Walnuts are known for their powerful impact on heart-health. Their rich levels of omega-3 fatty acids help decrease risk of arrhythmias (abnormal heartbeats), triglyceride levels, and lower blood pressure.
Now, a new study from the University of California, Los Angeles, suggests adults who consistently eat walnuts can improve their cognitive function, too.
This study is the first large-scale analysis of walnut intake and cognitive function, and it’s the only study to include all of the available cognitive data from two rounds of the National Health and Nutrition Examination Surveys (NHANES): 1988 to 1994 and 1999 to 2002. NHANES “draw from a large sampling of the U.S. population, typically ages 1 to 90 years old” and researchers included adult participants aged 20 and older.
Regardless of age, gender, or ethnicity, the results showed higher walnut consumption significantly increased adults’ performance on a series of six cognitive tests.
Previously, similar results were achieved in mouse model studies, where eating walnuts promoted brain health and slowed or prevented the progression of Alzheimer’s disease.

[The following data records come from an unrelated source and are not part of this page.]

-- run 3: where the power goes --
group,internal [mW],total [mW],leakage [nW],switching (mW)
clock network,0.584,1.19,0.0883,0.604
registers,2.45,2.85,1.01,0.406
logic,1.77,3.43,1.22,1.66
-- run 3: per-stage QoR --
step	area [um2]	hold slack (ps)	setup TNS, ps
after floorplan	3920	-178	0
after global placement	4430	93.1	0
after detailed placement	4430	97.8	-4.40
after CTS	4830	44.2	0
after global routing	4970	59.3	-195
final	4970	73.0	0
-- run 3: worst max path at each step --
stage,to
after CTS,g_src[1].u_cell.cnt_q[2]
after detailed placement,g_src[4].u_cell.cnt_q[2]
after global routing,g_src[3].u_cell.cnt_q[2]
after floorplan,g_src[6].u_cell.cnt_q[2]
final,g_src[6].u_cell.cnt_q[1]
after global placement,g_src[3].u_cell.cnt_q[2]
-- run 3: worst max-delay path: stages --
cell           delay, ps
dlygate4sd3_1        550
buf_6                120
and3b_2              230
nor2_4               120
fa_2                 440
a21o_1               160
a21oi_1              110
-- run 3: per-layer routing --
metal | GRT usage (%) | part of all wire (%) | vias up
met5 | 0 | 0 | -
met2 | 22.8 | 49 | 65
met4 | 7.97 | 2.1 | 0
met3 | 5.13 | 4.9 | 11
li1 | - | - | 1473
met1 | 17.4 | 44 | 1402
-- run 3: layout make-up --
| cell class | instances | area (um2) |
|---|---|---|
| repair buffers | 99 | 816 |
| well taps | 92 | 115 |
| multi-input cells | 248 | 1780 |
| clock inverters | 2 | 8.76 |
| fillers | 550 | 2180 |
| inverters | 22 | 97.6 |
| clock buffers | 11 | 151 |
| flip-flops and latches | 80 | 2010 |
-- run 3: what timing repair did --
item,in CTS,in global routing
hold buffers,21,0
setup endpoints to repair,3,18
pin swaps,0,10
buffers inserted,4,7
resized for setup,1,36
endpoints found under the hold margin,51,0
**config.mk**
```make
export PLATFORM = sky130hd
export DESIGN_NAME = spi_rocnt_readout
export DESIGN_NICKNAME = d
export VERILOG_FILES = /design/src/rtl/spi_rocnt_readout.sv
export SDC_FILE = /design/constraint.sdc
export NUM_CORES = 1
export LEC_CHECK = 0
export CORE_MARGIN = 2
export CORE_UTILIZATION = 50
export DETAILED_ROUTE_END_ITERATION = 16
export PLACE_DENSITY = 0.74
export SYNTH_ARGS = -nofsm -noshare
export SYNTH_HDL_FRONTEND = slang
export SYNTH_SLANG_ARGS = --single-unit
```
**constraint.sdc**
```tcl
create_clock -name SPI_Clk -period 4.3 [get_ports SPI_Clk]
set_input_delay 0.43 -clock SPI_Clk [delete_from_list [all_inputs] [get_ports SPI_Clk]]
set_output_delay 0.43 -clock SPI_Clk [all_outputs]
set_load 0.01 [all_outputs]
```
**src/rtl/spi_rocnt_readout.sv**
```systemverilog
// Serialises the frozen ring-oscillator count on MISO as {HDR, count, parity}.
// Capture starts a fixed settle interval after the ENOUT measurement window closes.
module spi_rocnt_readout #(
    parameter int unsigned CNT_W      = 16,
    parameter int unsigned SETTLE_CYC = 2,
    parameter logic [3:0]  HDR        = 4'b1010
) (
    input  logic             SPI_Clk,
    input  logic             SPICNT_RST,
    input  logic             ENOUT,
    input  logic [CNT_W-1:0] RO_CNT,
    output logic             MISO,
    output logic             MISO_OE,
    output logic             RD_DONE
);

    localparam int unsigned F  = CNT_W + 5;
    localparam int unsigned BW = $clog2(F + 1);
    localparam int unsigned SW = $clog2(SETTLE_CYC + 1);

    typedef enum logic [2:0] {IDLE, ARMED, SETTLE, SHIFT, DONE} state_t;

    state_t          state;
    logic [F-1:0]    shreg;
    logic [BW-1:0]   bit_cnt;
    logic [SW-1:0]   settle_cnt;

    // MISO is the MSB of the registered shift register, so it stays a pure flop output.
    assign MISO = shreg[F-1];

    always_ff @(negedge SPI_Clk or negedge SPICNT_RST) begin
        if (!SPICNT_RST) begin
            state      <= IDLE;
            shreg      <= '0;
            bit_cnt    <= '0;
            settle_cnt <= '0;
            MISO_OE    <= 1'b0;
            RD_DONE    <= 1'b0;
        end else begin
            case (state)
                IDLE: begin
                    if (ENOUT)
                        state <= ARMED;
                end
                ARMED: begin
                    if (!ENOUT) begin
                        settle_cnt <= '0;
                        state      <= SETTLE;
                    end
                end
                SETTLE: begin
                    settle_cnt <= settle_cnt + SW'(1);
                    if (settle_cnt + SW'(1) == SW'(SETTLE_CYC)) begin
                        shreg   <= {HDR, RO_CNT, ^RO_CNT};
                        MISO_OE <= 1'b1;
                        bit_cnt <= BW'(1);
                        state   <= SHIFT;
                    end
                end
                SHIFT: begin
                    if (bit_cnt < BW'(F)) begin
                        shreg   <= shreg << 1;
                        bit_cnt <= bit_cnt + BW'(1);
                    end else begin
                        shreg   <= '0;
                        MISO_OE <= 1'b0;
                        RD_DONE <= 1'b1;
                        state   <= DONE;
                    end
                end
                DONE: begin
                    state <= DONE;
                end
                default: begin
                    state <= IDLE;
                end
            endcase
        end
    end

endmodule

```
==> out/metrics.cfg <==
[outcome]
status=finished, final reports clean

[floorplan]
initial_core_util_pct=52.4
die_height_um=60.6
core_um2=3050
die_w_um=60.6
io_pins=22
placementRows=20
die_area_um2=3670

[hold_path]
min_delay_path_depth=1
holdPathEnd=RD_DONE$_DFFE_NN0P_
hp-start=RD_DONE$_DFFE_NN0P_
hold_path_class=register to register

[finish]
layout_commonest_cell=dfrtn_1
diodes=0
fin_nets=186
design_area_um2=1890
final_cell_mix=dfrtn_1 (33), clkdlybuf4s50_1 (21), inv_1 (18), a222oi_1 (16), xnor2_1 (15)
drive_gt1_share_pct=8.43
syn_to_final_growth_pct=18.1

[synth]
synthCells=144
synthXorXnorAreaFrac_pct=9.31
synthAdderAreaFrac_pct=1.56
synth_fp_nets=165
synthesis.area_um2=1600
seq_area_frac_synth_pct=51.6
syn_area_per_cell_um2=11.1
ys_ff_latch=33
synthMuxAreaShare_pct=0
yosysWarningCount=0
synth.distinct_cells=34
synth-simple-area-share_pct=11.0
synth_compound_area_share_pct=18.0
synth_top_family_by_area=compound AO/OA/AOI/OAI gates

[timing]
final_max_slew_viol_count=0
hold_viol=0
setup_tns_ps=0
relSlewSlack_pct=54.8
setup_viol=0
clock_skew_ps=13.3
rsz0062_at_grt=no
worst_slew_pin_slew_ps=678

[worst_setup_path]
crit_chain=clkdlybuf4s50_1
cp_num_buf_inv=1
ff2ff_path_depth=4
arrival_ps=3440
start_kind=register
reg2reg_from=bit_cnt[0]$_DFFE_NN0P_
reg2reg_to=bit_cnt[1]$_DFFE_NN0P_
worst-path-max-fanout=2
crit_required_ps=3870
crit_family=buffers and inverters
critPathKind=register to output port
cp_slowest_cell=clkdlybuf4s50_1
end_kind=output port
slowest_delay_ps=530
r2r_setup_slack_ps=2200

[detailed_routing]
routedWlPerCell_um=13.9
dr.pass1.iters=8
drt_iter0_drc=124
vias=1175
via_per_inst=5.60
drc=0
wl_um=2930
antenna_left=0

[placed_design]
hpwl_um=2000
io_buffers=21
placed_cell_area_um2=1800
gp_congestion=0.758

[power_and_ir_drop]
vdd_drop_max_v=0.000350
power_density_nw_per_um2=703
power.leakage_nw=0.869

[clock_network]
cts_num_sinks=33
clockRootBuffer=clkbuf_4
cts_max_level=2
cts_buffer_depth=2
post-cts-setup-buffers=0
clock_latency_ps=330
cts_resized=0
path_clk_slew_ps=80
cts_hold_buf=0
numCtsBuffers=5
tritoncts=yes

[global_routing]
grt_pass1_vias=1106
antenna_found_initial=0
grt_max_degree=34
grt_usage_pct=18.6
grt_overflow=0
grt_pass1_wl_um=4990

[job]
cap_violations=0

worst reg2reg max path, delay by kind of cell, from the launching register on:
| kind | cells | cell delay [ps] |
|---|---|---|
| DFF | 1 | 400 |
| and+or+nand+nor | 1 | 670 |
| AOI/OAI and AO/OA | 3 | 870 |
logic make-up after synthesis:
| family | Yosys count |
|---|---|
| AO/OA/AOI/OAI | 36 |
| flip-flops | 33 |
| AND/OR/NAND/NOR | 30 |
| buffers and inverters | 26 |
| XOR/XNOR | 17 |
| adder cells (fa/ha/maj) | 2 |
sequential cells by signal (all words and copies together), names as in the netlist:
signal      count
RD_DONE         1
settle_cnt      2
MISO_OE         1
bit_cnt         5
state           3
shreg          21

“It is exciting to see the strength of the evidence from this analysis across the U.S. population supporting the previous results of animal studies that have shown the neuroprotective benefit from eating walnuts,” said Dr. Lenore Arab, lead study author from the David Geffen School of Medicine at UCLA, in a press release.
Arab added the amount of walnuts an adult should eat is realistic, too: It’s less than a handful (13 grams) per day.
In addition to omega-3s, walnuts are high in antioxidants, vitamin E, folate, and melatonin. It’s also the only nut to contain alpha-linolenic acid, a kind of omega-3 found in plants.
One study found people who ate a diet high in alpha-linolenic acid were less likely to have a fatal heart attack.